**Collected data entries:**
^^^^

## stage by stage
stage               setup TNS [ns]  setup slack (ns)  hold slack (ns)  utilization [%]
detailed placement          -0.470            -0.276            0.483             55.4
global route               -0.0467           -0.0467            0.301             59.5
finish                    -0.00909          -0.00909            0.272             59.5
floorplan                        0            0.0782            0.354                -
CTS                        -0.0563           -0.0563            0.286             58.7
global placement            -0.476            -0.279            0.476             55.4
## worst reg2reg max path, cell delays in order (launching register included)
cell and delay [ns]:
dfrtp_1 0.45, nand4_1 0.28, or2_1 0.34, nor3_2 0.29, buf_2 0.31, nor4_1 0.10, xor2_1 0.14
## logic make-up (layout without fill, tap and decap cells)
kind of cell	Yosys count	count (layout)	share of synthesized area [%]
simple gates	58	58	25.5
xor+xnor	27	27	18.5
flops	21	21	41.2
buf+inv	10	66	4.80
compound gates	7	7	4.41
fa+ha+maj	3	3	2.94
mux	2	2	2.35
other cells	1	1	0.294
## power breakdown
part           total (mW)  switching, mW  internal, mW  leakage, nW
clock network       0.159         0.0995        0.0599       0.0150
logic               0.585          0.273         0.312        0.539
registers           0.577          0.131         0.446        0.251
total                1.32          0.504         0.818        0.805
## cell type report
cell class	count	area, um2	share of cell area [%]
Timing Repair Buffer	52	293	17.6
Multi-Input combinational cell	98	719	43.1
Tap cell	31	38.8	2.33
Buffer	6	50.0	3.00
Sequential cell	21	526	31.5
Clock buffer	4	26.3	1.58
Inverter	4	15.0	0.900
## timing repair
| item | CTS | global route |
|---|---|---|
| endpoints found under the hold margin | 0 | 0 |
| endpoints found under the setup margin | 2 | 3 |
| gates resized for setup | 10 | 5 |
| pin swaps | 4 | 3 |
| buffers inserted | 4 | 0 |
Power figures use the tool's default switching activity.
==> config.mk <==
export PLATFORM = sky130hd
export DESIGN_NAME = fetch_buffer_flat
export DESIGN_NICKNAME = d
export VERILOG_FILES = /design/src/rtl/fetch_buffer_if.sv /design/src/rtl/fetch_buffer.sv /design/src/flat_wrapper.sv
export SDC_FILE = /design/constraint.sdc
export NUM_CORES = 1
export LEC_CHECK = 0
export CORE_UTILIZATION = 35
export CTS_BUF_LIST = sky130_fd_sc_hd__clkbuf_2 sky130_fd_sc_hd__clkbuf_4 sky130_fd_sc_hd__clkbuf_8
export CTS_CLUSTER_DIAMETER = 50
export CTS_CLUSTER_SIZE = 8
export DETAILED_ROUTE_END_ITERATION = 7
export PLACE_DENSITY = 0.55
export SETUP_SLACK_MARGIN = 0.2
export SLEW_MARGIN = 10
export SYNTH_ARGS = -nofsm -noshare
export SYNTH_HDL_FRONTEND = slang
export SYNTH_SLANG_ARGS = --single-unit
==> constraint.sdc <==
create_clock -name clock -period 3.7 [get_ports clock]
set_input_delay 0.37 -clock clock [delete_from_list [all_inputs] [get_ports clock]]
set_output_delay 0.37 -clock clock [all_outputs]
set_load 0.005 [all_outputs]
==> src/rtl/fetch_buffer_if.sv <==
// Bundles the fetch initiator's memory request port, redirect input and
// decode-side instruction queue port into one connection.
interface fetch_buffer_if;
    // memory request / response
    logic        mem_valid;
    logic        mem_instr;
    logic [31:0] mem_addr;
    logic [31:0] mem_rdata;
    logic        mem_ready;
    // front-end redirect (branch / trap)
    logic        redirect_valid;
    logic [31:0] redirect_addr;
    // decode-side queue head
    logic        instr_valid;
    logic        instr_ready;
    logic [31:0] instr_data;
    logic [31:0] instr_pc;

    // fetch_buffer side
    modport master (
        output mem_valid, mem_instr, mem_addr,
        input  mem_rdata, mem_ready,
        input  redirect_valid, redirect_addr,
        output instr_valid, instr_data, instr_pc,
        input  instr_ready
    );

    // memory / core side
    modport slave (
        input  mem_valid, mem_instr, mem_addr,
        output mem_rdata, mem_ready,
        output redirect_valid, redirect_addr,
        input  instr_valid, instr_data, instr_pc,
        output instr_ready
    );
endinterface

^^^^

**Action item:**
Reproduce, character for character, only the lines of the preceding data that start at the line with "margin | 0 | 0 |" and end at the line with "inserted | 4 | 0 |", both included.

**Response for this exercise:**
| endpoints found under the hold margin | 0 | 0 |
| endpoints found under the setup margin | 2 | 3 |
| gates resized for setup | 10 | 5 |
| pin swaps | 4 | 3 |
| buffers inserted | 4 | 0 |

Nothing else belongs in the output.